Here and back again: Community reentry from a rural county jail as a learning experience

Open Access
- Author:
- Gee, Jeremiah Compton
- Graduate Program:
- Adult Education
- Degree:
- Doctor of Philosophy
- Document Type:
- Dissertation
- Date of Defense:
- February 27, 2015
- Committee Members:
- Melody M Thompson, Dissertation Advisor/Co-Advisor
Gary Kuhne, Committee Member
Esther Susana Prins, Committee Member
Kai Arthur Schafft, Committee Member
Davin Jules Carr Chellman, Committee Member - Keywords:
- rural jails
rural
jail. education
adult education
correctional education
phenomenology
critical phenomenology
prison - Abstract:
- When people leave county-level jails, they reenter the community without having had the same opportunity for educational programs that they would have had if they were incarcerated in a state or federal prison. At the county level, little is known about community reentry. This study sought to find out what rural community reentry is like from the perspective of those who experience it, investigate learning’s relationship to community reentry, and examine power relationships that affect the reentry experience. Through interviews with young men ages 18-24, a phenomenological approach to this case study of one rural county jail’s participants yielded descriptions of community reentry that were interpreted using a conceptual framework based on Gehring’s (2012) Integral Approach to correctional education and a theoretical framework based on Dewey’s (1938/1997) experiential learning theory, Foucault’s (1977/2005) description of how people can be subjugated by a panoptic power arrangement, and Mezirow’s (1991, 1995) theory of transformational education. Several themes were identified to describe the community reentry experience.

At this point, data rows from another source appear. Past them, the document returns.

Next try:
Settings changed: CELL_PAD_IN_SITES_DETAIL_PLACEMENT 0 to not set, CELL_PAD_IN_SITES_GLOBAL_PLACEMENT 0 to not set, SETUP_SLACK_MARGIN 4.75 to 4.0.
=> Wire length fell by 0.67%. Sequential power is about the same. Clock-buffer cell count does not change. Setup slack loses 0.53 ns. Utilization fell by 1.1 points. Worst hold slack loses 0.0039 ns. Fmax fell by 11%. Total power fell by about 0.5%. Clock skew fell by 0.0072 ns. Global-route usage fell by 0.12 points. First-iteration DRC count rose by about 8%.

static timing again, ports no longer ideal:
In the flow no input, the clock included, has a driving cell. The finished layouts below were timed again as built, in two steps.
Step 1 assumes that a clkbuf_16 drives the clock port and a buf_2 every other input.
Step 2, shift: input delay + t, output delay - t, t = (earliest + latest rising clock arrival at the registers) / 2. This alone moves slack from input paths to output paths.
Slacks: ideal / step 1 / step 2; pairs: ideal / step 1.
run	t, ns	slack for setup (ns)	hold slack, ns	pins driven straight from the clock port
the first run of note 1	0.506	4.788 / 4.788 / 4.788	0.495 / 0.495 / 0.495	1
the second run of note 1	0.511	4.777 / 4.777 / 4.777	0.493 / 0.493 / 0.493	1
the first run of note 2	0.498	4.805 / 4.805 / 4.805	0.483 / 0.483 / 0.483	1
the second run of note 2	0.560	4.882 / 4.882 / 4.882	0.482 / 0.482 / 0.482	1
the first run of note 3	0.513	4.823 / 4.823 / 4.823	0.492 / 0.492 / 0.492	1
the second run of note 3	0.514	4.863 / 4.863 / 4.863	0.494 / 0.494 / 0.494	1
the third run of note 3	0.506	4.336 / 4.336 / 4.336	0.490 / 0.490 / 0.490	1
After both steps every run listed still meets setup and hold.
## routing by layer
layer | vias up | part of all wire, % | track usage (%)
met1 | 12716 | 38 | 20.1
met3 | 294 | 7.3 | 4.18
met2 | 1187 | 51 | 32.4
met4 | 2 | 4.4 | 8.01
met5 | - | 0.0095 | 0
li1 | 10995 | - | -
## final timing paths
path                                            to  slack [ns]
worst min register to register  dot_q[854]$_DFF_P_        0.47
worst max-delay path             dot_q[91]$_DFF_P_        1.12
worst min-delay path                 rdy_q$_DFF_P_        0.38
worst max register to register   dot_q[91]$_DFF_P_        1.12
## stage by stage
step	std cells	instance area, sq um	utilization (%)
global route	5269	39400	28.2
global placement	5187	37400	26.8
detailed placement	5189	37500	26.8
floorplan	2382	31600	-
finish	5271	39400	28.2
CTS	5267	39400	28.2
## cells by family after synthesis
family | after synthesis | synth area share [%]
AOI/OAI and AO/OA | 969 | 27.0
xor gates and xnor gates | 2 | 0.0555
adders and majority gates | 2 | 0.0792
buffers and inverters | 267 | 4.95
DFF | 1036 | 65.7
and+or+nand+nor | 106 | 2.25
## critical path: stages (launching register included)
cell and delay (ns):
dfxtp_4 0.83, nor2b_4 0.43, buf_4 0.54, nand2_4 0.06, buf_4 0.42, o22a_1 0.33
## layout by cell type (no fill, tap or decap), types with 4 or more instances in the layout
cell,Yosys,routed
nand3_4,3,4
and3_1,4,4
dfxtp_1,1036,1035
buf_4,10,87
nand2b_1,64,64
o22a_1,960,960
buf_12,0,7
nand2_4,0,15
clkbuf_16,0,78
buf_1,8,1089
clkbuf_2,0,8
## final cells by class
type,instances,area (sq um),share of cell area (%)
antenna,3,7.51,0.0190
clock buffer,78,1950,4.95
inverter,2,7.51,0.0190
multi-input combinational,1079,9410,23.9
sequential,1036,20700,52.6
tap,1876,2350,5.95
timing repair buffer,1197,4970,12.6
Context: an optimization exercise on an open-source flow, tuned for small area, a short achievable clock period and few clock cycles per item. The choices shown serve that exercise and are no tape-out recipe.
In this exercise RTL edits were held to simulation tests only and were not proved equivalent to the original.

==> wip/garnet <==
==> flow/design.v <==
package bsm_pkg;
  localparam logic [7:0] OP_HALT = 8'd0;
  localparam logic [7:0] OP_PUSH = 8'd1;
  localparam logic [7:0] OP_POP  = 8'd2;
  localparam logic [7:0] OP_ADD  = 8'd3;
  localparam logic [7:0] OP_SUB  = 8'd4;
  localparam logic [7:0] OP_MUL  = 8'd5;
  localparam logic [7:0] OP_DIV  = 8'd6;
  localparam logic [2:0] ST_OK        = 3'd0;
  localparam logic [2:0] ST_POPPED    = 3'd1;
  localparam logic [2:0] ST_HALTED    = 3'd2;
  localparam logic [2:0] ST_OVERFLOW  = 3'd3;
  localparam logic [2:0] ST_UNDERFLOW = 3'd4;
  localparam logic [2:0] ST_DIVZERO   = 3'd5;
  localparam logic [2:0] ST_UNKNOWN   = 3'd6;
  localparam logic [2:0] ST_STOPPED   = 3'd7;
  typedef struct packed {
    logic [7:0] action;
    logic [7:0] operand_value;
  } in_item_t;
  typedef struct packed {
    logic [2:0] status;
    logic [7:0] result_value;
  } out_item_t;
  typedef struct packed {
    logic       load;       
    logic       rd_en;      
    logic       rd_next;    
    logic       lat_a;
    logic       lat_b;
    logic       wr_en;
    logic       wr_res;     
    logic       cnt_up;
    logic       cnt_dn;
    logic       set_stop;
    logic       alu_go;
    logic       div_go;
    logic       div_take;
    logic       out_load;
    logic [2:0] out_status;
  } cmd_t;
  typedef struct packed {
    logic [7:0] op;
    logic       stopped;
    logic       cnt_zero;
    logic       cnt_lt2;
    logic       cnt_full;
    logic       b_zero;
    logic       div_done;
    logic       out_free;
  } stat_t;
endpackage
Background: an optimization exercise with open tools, aiming at small area, a short achievable clock period and few clock cycles per item. Do not read the settings as production practice.
In this exercise RTL edits were held to simulation tests only and were not proved equivalent to the original.
Power and IR drop assume default switching activity.

## shader_cache_entry_validator_unit
module shader_cache_entry_validator_unit (
   input  logic        clock,
   input  logic        reset,
   input  logic        req_tvalid,
   output logic        req_tready,
   input  logic [15:0] req_tdata,   
   input  logic        req_tlast,   
   output logic        rsp_tvalid,
   input  logic        rsp_tready,
   output logic [39:0] rsp_tdata,   
   input  logic        csr_valid,
   output logic        csr_ready,
   input  logic [1:0]  csr_index,
   input  logic [31:0] csr_data
);
==> flow/config.mk <==
export PLATFORM = sky130hd
export DESIGN_NAME = shader_cache_entry_validator_unit
export DESIGN_NICKNAME = shader_cache_entry_validator_unit
export VERILOG_FILES = /design/flow/design.v
export SDC_FILE = /design/flow/constraint.sdc
export NUM_CORES = 4
export LEC_CHECK = 0
export CAP_MARGIN = 20
export CORE_MARGIN = 2
export CORE_UTILIZATION = 40
export SLEW_MARGIN = 20
==> flow/constraint.sdc <==
create_clock -name core_clock -period 10.0 [get_ports {clock}]
set_input_delay 2.0000 -clock core_clock [delete_from_list [all_inputs] [get_ports {clock}]]
set_output_delay 2.0000 -clock core_clock [all_outputs]
set_load 0.01 [all_outputs]
standard.sh (not shown) runs the stock make flow with config.mk's settings and CLKGATE_MAP_FILE= SYNTH_SCRIPT=/design/flow/synth_recipe.tcl, a recipe that flattens the netlist after the stock synthesis.
==> flow/flow/run.sh <==
#!/bin/bash
# Own layout flow: the standard flow (standard.sh, standard synthesis unchanged) with
# different port buffers, clock tree and timing-repair settings passed to ORFS through
# its environment variables. Each run's full output goes to a log file in this folder.
set -euo pipefail
cd "$(dirname "$0")/.."
# Port buffers: the smallest plain buffer instead of the default choice.
export BUFFER_PORTS_ARGS="-buffer_cell sky130_fd_sc_hd__buf_1"
# Clock tree: smaller clock buffers, no dummy loads.
export CTS_ARGS="-sink_clustering_enable -repair_clock_nets -dont_use_dummy_load -buf_list {sky130_fd_sc_hd__clkbuf_4 sky130_fd_sc_hd__clkbuf_8}"
# Timing repair aims past the clock period's slack, as SETUP_SLACK_MARGIN does.
export SETUP_SLACK_MARGIN=6
bash standard.sh > flow_orfs.log 2>&1
The baseline finished with timing, DRC and antenna clean.
Testbench counts at the start, summed over its fixed seeds: cycles 74,921, bytes 74,896.
Next try:
==> flow/flow/run.sh (replaced) <==
#!/bin/bash
# Own layout flow: the standard flow (standard.sh, standard synthesis unchanged) with
# smaller port buffers and a clock tree without dummy loads, set through ORFS's environment
# variables. The flow's full output goes to flow_orfs.log in this folder.
set -euo pipefail
cd "$(dirname "$0")/.."
export BUFFER_PORTS_ARGS="-buffer_cell sky130_fd_sc_hd__buf_1"
export CTS_ARGS="-sink_clustering_enable -repair_clock_nets -dont_use_dummy_load -sink_clustering_size 15 -sink_clustering_max_diameter 50 -buf_list {sky130_fd_sc_hd__clkbuf_4 sky130_fd_sc_hd__clkbuf_8}"
bash standard.sh > flow_orfs.log 2>&1
- CAP_MARGIN: 20 -> 0
- SETUP_SLACK_MARGIN: default -> 5
- SLEW_MARGIN: 20 -> 0
Outcome: Sequential power barely changes. Die area stays the same. Utilization fell by 4.4 points. Synthesized cell count stays the same. Via count goes down by 4.9%. Global-route usage is lower by 1.5 points. Routed wire length drops by 6.7%. Power fell by 18%. Sequential share of layout area rose by 3.0 points. Hold slack gets better by 0.0058 ns.
Next try:
--- a/flow/flow/run.sh
+++ b/flow/flow/run.sh
@@ -8,2 +8,3 @@
 export CTS_ARGS="-sink_clustering_enable -repair_clock_nets -dont_use_dummy_load -sink_clustering_size 15 -sink_clustering_max_diameter 50 -buf_list {sky130_fd_sc_hd__clkbuf_4 sky130_fd_sc_hd__clkbuf_8}"
+export SETUP_SLACK_MARGIN=5.75
 bash standard.sh > flow_orfs.log 2>&1
- ABC_AREA: default -> 1
- CAP_MARGIN: 0 -> 20
- SETUP_SLACK_MARGIN: 5 -> default
- SLEW_MARGIN: 0 -> 20
After rerunning: The new run passed the timing, DRC and antenna checks. Cell area increases by a little under a tenth. Total power increases by a little under a tenth. Utilization rose by 1.6 points. Register-to-register slack improves by 0.73 ns. Setup slack gains 0.73 ns. Clock-buffer cell count rises by 8.
Next try:
--- a/flow/flow/run.sh
+++ b/flow/flow/run.sh
@@ -8,3 +8,3 @@
 export CTS_ARGS="-sink_clustering_enable -repair_clock_nets -dont_use_dummy_load -sink_clustering_size 15 -sink_clustering_max_diameter 50 -buf_list {sky130_fd_sc_hd__clkbuf_4 sky130_fd_sc_hd__clkbuf_8}"
-export SETUP_SLACK_MARGIN=5.75
+export SETUP_MOVE_SEQUENCE="unbuffer,sizeup,swap"
 bash standard.sh > flow_orfs.log 2>&1
- ABC_AREA: 1 -> default
- SETUP_SLACK_MARGIN: default -> 5
Register-to-register slack degrades by 0.86 ns.
First-iteration DRC count came out higher by 4.0%.
Worst hold slack barely changes.
Routed wire length came out lower by 5.5%.
Design area came out lower by 8.2%.
Clock power came out lower by about 3%.
Synthesized area came out lower by 4.3%.
Via count came out lower by 12%.
Worst setup slack degrades by 0.86 ns.
Clock skew came out lower by 0.0082 ns.
Total power came out lower by about 5.6%.

========
shader_cache_entry_validator_unit again, from the RTL that the note above started with.
Settings: LEC_CHECK=0, ABC_AREA=1, CAP_MARGIN=0, CORE_MARGIN=2, CORE_UTILIZATION=40, SETUP_SLACK_MARGIN=5, SLEW_MARGIN=0; clock period 10.0 ns.
==> flow/flow/run.sh <==
#!/bin/bash
# Own layout flow: the standard flow (standard.sh, standard synthesis unchanged) with
# smaller port buffers and a clock tree without dummy loads, set through ORFS's environment
# variables. The flow's full output goes to flow_orfs.log in this folder.
set -euo pipefail
cd "$(dirname "$0")/.."
export BUFFER_PORTS_ARGS="-buffer_cell sky130_fd_sc_hd__buf_1"
export CTS_ARGS="-sink_clustering_enable -repair_clock_nets -dont_use_dummy_load -sink_clustering_size 15 -sink_clustering_max_diameter 50 -buf_list {sky130_fd_sc_hd__clkbuf_4 sky130_fd_sc_hd__clkbuf_8}"
bash standard.sh > flow_orfs.log 2>&1
Testbench counts at the start, summed over its fixed seeds: cycles 74,921, bytes 74,896.
==> next run, changes <==
Settings changed: CAP_MARGIN 0 to 20, SLEW_MARGIN 0 to 20.
Result: The changed run ran to the end with no violations; global-route usage is unchanged; total power barely changes; non-clock buffer count stays the same; setup slack gets better by 0.019 ns; sequential power is about the same; die area stays the same; cell count is unchanged; area after synthesis is unchanged; via count barely changes; combinational power barely changes; cell area is about the same.
==> next run, changes <==
==> flow/run.sh (new file) <==
#!/bin/bash
# synth_recipe.tcl (not shown) runs the flow's synth.tcl, then flattens the netlist and writes it again
# the make line also repeats each setting of config.mk as NAME=value (left out here)
make -C /OpenROAD-flow-scripts/flow DESIGN_CONFIG=/design/flow/config.mk WORK_HOME=/design/flow/orfs CLKGATE_MAP_FILE= SYNTH_SCRIPT=/design/flow/synth_recipe.tcl finish
Settings changed: ABC_AREA 1 to unset.
removed: flow/flow/run.sh
removed: flow/standard.sh
The changed run finished with timing, DRC and antenna clean; non-clock buffer count is higher by 86; sequential cell count is unchanged; routed wire length is higher by 3.2%; final cell count is lower by 11%; maximum frequency is lower by 2.5%; sequential share of layout area is lower by 1.1 points; final area is higher by 3.5%.

========
shader_cache_entry_validator_unit again, from the RTL that the note above started with.
Settings: LEC_CHECK=0, ABC_AREA=1, CAP_MARGIN=20, CORE_MARGIN=2, CORE_UTILIZATION=40, SLEW_MARGIN=20; clock period 10.0 ns.
==> flow/flow/run.sh <==
#!/bin/bash
# Own layout flow: the standard flow (standard.sh, standard synthesis unchanged) with
# smaller port buffers and a clock tree without dummy loads, set through ORFS's environment
# variables. The flow's full output goes to flow_orfs.log in this folder.
set -euo pipefail
cd "$(dirname "$0")/.."
export BUFFER_PORTS_ARGS="-buffer_cell sky130_fd_sc_hd__buf_1"
export CTS_ARGS="-sink_clustering_enable -repair_clock_nets -dont_use_dummy_load -sink_clustering_size 15 -sink_clustering_max_diameter 50 -buf_list {sky130_fd_sc_hd__clkbuf_4 sky130_fd_sc_hd__clkbuf_8}"
export SETUP_SLACK_MARGIN=6
bash standard.sh > flow_orfs.log 2>&1
Testbench counts at the start, summed over its fixed seeds: cycles 74,921, bytes 74,896.
Background: an optimization exercise with open tools, aiming at small area and a short achievable clock period. Do not read the settings as production practice. In this exercise RTL edits were held to simulation tests only and were not proved equivalent to the original. No activity file was given, so power comes from the tool's default toggle rates.

Setup of main:
==> flow/design.v (excerpt) <==
module memory_responder (
  input  logic            CLOCK,
  input  logic            RESET,
  input  logic [1:0]      ctrl_bus,
  input  logic [7:0]      addr_bus,
  input  logic [7:0]      write_bus,
  output logic [7:0]      read_bus,
  input  logic            load_valid,
  input  logic [7:0]      load_addr,
  input  logic [7:0]      load_data,
  output logic            mem_ready,
  output logic [7:0]      io_out,
  output logic [7:0]      write_count
);
Size: ~62 I/O pins.
export LEC_CHECK = 0
export CAP_MARGIN = 20
export CORE_MARGIN = 2
export CORE_UTILIZATION = 55
export SETUP_SLACK_MARGIN = 1.5
export SLEW_MARGIN = 20
export SYNTH_HIERARCHICAL = 1
export TNS_END_PERCENT = 5
create_clock -name core_clock -period 4.0 [get_ports {CLOCK}]
standard.sh (not shown) runs the stock make flow with config.mk's settings and CLKGATE_MAP_FILE= SYNTH_SCRIPT=/design/flow/synth_recipe.tcl, a recipe that flattens the netlist after the stock synthesis.
==> flow/flow/run.sh <==
#!/bin/bash
set -euo pipefail
bash standard.sh \
  "BUFFER_PORTS_ARGS=-buffer_cell sky130_fd_sc_hd__buf_4" \
  "CTS_ARGS=-sink_clustering_enable -repair_clock_nets -dont_use_dummy_load -sink_clustering_size 24 -sink_clustering_max_diameter 100" \
  finish > orfs_make.log 2>&1
The flow did not stop early for main: all stages ran, and the layout cleared the timing, design-rule and antenna checks.
#### Input delta (the feature branch over main)
Settings: swapping 5 for 0 in TNS_END_PERCENT; putting PLACE_DENSITY at 0.5 where nothing was set; swapping 55 for 40 in CORE_UTILIZATION.
Notes after the runs:
Any difference in combinational power between the feature branch and main is small enough to ignore.
Going from main to the feature branch, share of synthesized registers carrying an async set or reset shows no meaningful change; net count of the finished layout held; sequential share of layout area fell by 0.42 points; met3 routed wirelength lost 15%.
Context: an optimization exercise on an open-source flow, tuned for small area. The choices shown serve that exercise and are no tape-out recipe.
The RTL was checked by simulation tests, not by an equivalence proof against the original design.
Power figures rest on the tool's default switching activity, not on a simulated workload.

## noc_bridge
module noc_bridge
(
    input  wire logic        c,
    input  wire logic        rst,
    input  wire logic        cmd_w,
    input  wire logic [7:0]  data_w,
    input  wire logic [31:0] data_rd,
    output logic             cmd_r,
    output logic [7:0]       data_r,
    output logic             sel,
    output logic             rw,
    output logic [31:0]      addr,
    output logic [31:0]      data_wr
);
    logic [1:0]  q_k  [0:3];   
    logic [7:0]  q_id [0:3];
    logic [1:0]  q_p  [0:3];   
    logic [31:0] q_a  [0:3];   
    logic [31:0] q_d  [0:2];   
    logic [1:0]  dw;           
    logic [1:0]  dr;           
    logic [1:0]  g;            
    logic [3:0]  pc;           
    logic        pwr;          
    logic [2:0]  wp;           
    logic        act;
    logic [3:0]  b;            
    logic [2:0]  rp;           
    logic        dl;           
    wire op_ok = cmd_w && (data_w == 8'h23 || data_w == 8'h63);
    wire done  = (pc == 4'd6 && !pwr) || pc == 4'd10;
    always_ff @(posedge c or posedge rst) begin
        if (rst) begin
            pc <= '0;
            wp <= '0;
            dw <= '0;
            g  <= '0;
        end else begin
            g <= g + 2'd1;
            if (pc == 4'd0) begin
                if (op_ok) pc <= 4'd1;
            end else if (done) begin
                pc <= 4'd0;
                wp <= wp + 3'd1;
                if (pwr) dw <= (dw == 2'd2) ? 2'd0 : dw + 2'd1;
            end else begin
                pc <= pc + 4'd1;
            end
        end
    end
    always_ff @(posedge c) begin
        if (pc == 4'd0) pwr <= data_w[6];
    end
    wire [1:0]  h    = rp[1:0];
    wire [1:0]  h_k  = q_k[h];
    wire        h_wr = (h_k == 2'd0);
    wire [7:0]  h_id = q_id[h];
    wire [31:0] h_a  = q_a[h];
    wire [31:0] h_d  = q_d[dr];
    wire last   = h_wr ? (b[0] == 1'b1) : (b == {h_k, 2'b11});
    wire rd_cap = act && !h_wr && b[1:0] == {dl, ~dl} && b[3:2] < h_k;
    wire        free = !act || last;
    wire [2:0]  n    = act ? rp + 3'd1 : rp;
    wire [1:0]  n_p  = q_p[n[1:0]];
    wire        ph0  = (g + 2'd1 == n_p);    
    wire        ph1  = (g + 2'd2 == n_p);    
    wire        go   = free && (n != wp) && (ph0 || ph1);
    always_ff @(posedge c or posedge rst) begin
        if (rst) begin
            act <= 1'b0;
            rp  <= '0;
            dr  <= '0;
  ...
For scale: roughly 950 cells after synthesis, about 340 flip-flops, roughly 120 I/O pins, about 12,000 um2 of cells after synthesis.
==> flow/config.mk <==
export PLATFORM = sky130hd
export DESIGN_NAME = noc_bridge
export DESIGN_NICKNAME = noc_bridge
export VERILOG_FILES = /design/flow/design.v
export SDC_FILE = /design/flow/constraint.sdc
export NUM_CORES = 4
export LEC_CHECK = 0
export CAP_MARGIN = 20
export CORE_MARGIN = 2
export CORE_UTILIZATION = 40
export PLACE_DENSITY = 0.9
export SLEW_MARGIN = 20
==> flow/constraint.sdc <==
create_clock -name core_clock -period 5.0 [get_ports {c}]
set_input_delay 1.0000 -clock core_clock [delete_from_list [all_inputs] [get_ports {c}]]
set_output_delay 1.0000 -clock core_clock [all_outputs]
set_load 0.01 [all_outputs]
standard.sh (not shown) runs the stock make flow with config.mk's settings and CLKGATE_MAP_FILE= SYNTH_SCRIPT=/design/flow/synth_recipe.tcl, a recipe that flattens the netlist after the stock synthesis.
==> flow/flow/run.sh <==
#!/bin/bash
# Standard layout, with the port buffers made of the smallest buffer cell and no dummy clock loads.
set -euo pipefail
bash standard.sh "BUFFER_PORTS_ARGS=-buffer_cell sky130_fd_sc_hd__buf_1" "CTS_ARGS=-sink_clustering_enable -repair_clock_nets -sink_clustering_size 20 -sink_clustering_max_diameter 50 -buf_list sky130_fd_sc_hd__clkbuf_8 -dont_use_dummy_load" finish > standard_flow.log 2>&1
Edit:
==> flow/run.sh (new file) <==
#!/bin/bash
# synth_recipe.tcl (not shown) runs the flow's synth.tcl, then flattens the netlist and writes it again
# the make line also repeats each setting of config.mk as NAME=value (left out here)
make -C /OpenROAD-flow-scripts/flow DESIGN_CONFIG=/design/flow/config.mk WORK_HOME=/design/flow/orfs CLKGATE_MAP_FILE= SYNTH_SCRIPT=/design/flow/synth_recipe.tcl finish
--- a/flow/config.mk
+++ b/flow/config.mk
@@ -10,3 +10,2 @@
 export CORE_UTILIZATION = 40
-export PLACE_DENSITY = 0.9
 export SLEW_MARGIN = 20
removed: flow/flow/run.sh
removed: flow/standard.sh
=> The new run produced a clean layout; first-iteration DRC count came out lower by 31%; clock skew fell by 0.083 ns; total power rose by 22%; design area rose by 13%; maximum frequency goes down by 1.7%; routed wire length grows by 2.4%.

Individuals described learning as navigating the space between the reality that jail doesn’t teach you anything and society’s expectation that they learn a lesson that has not been fully articulated. The factors influencing reentry as an educational experience included how long and how many times one had been in jail, which the participants connected with learning by losing and becoming mature. Experiences with probation and parole officers, described as “being on paper,” defined the power relations of community reentry. These critical and interpretive themes were juxtaposed against two descriptive themes that depicted reentry as an up-down cycle of “getting your feet underneath you” and then “slipping up.”